Exercise objective »
Below are some records; retype all of them exactly.

Extracted material »
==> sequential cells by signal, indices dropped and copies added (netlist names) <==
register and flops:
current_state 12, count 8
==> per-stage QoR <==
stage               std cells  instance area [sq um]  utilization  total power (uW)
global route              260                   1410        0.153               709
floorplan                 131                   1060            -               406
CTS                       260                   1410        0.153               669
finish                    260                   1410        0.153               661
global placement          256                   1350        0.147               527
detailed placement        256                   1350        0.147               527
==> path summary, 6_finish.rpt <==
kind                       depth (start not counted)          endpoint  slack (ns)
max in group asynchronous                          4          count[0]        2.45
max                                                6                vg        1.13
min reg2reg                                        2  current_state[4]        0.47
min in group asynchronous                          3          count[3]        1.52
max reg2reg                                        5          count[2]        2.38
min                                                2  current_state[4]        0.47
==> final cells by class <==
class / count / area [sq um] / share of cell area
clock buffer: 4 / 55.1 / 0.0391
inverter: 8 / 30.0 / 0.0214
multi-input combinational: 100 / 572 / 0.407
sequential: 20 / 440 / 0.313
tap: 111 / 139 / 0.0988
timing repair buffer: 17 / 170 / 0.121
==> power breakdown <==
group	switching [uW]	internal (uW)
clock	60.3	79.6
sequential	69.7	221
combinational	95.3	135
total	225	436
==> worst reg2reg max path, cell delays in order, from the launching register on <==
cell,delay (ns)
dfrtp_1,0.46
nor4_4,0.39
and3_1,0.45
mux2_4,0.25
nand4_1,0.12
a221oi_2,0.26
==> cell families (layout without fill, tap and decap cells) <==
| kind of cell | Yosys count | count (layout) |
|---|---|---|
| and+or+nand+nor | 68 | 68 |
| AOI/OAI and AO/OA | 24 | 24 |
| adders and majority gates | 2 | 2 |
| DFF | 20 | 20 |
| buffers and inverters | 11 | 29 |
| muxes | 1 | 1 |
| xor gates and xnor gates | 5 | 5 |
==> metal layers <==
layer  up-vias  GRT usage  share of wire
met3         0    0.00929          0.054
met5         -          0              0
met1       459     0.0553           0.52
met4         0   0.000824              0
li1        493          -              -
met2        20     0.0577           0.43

Your solution »
==> sequential cells by signal, indices dropped and copies added (netlist names) <==
register and flops:
current_state 12, count 8
==> per-stage QoR <==
stage               std cells  instance area [sq um]  utilization  total power (uW)
global route              260                   1410        0.153               709
floorplan                 131                   1060            -               406
CTS                       260                   1410        0.153               669
finish                    260                   1410        0.153               661
global placement          256                   1350        0.147               527
detailed placement        256                   1350        0.147               527
==> path summary, 6_finish.rpt <==
kind                       depth (start not counted)          endpoint  slack (ns)
max in group asynchronous                          4          count[0]        2.45
max                                                6                vg        1.13
min reg2reg                                        2  current_state[4]        0.47
min in group asynchronous                          3          count[3]        1.52
max reg2reg                                        5          count[2]        2.38
min                                                2  current_state[4]        0.47
==> final cells by class <==
class / count / area [sq um] / share of cell area
clock buffer: 4 / 55.1 / 0.0391
inverter: 8 / 30.0 / 0.0214
multi-input combinational: 100 / 572 / 0.407
sequential: 20 / 440 / 0.313
tap: 111 / 139 / 0.0988
timing repair buffer: 17 / 170 / 0.121
==> power breakdown <==
group	switching [uW]	internal (uW)
clock	60.3	79.6
sequential	69.7	221
combinational	95.3	135
total	225	436
==> worst reg2reg max path, cell delays in order, from the launching register on <==
cell,delay (ns)
dfrtp_1,0.46
nor4_4,0.39
and3_1,0.45
mux2_4,0.25
nand4_1,0.12
a221oi_2,0.26
==> cell families (layout without fill, tap and decap cells) <==
| kind of cell | Yosys count | count (layout) |
|---|---|---|
| and+or+nand+nor | 68 | 68 |
| AOI/OAI and AO/OA | 24 | 24 |
| adders and majority gates | 2 | 2 |
| DFF | 20 | 20 |
| buffers and inverters | 11 | 29 |
| muxes | 1 | 1 |
| xor gates and xnor gates | 5 | 5 |
==> metal layers <==
layer  up-vias  GRT usage  share of wire
met3         0    0.00929          0.054
met5         -          0              0
met1       459     0.0553           0.52
met4         0   0.000824              0
li1        493          -              -
met2        20     0.0577           0.43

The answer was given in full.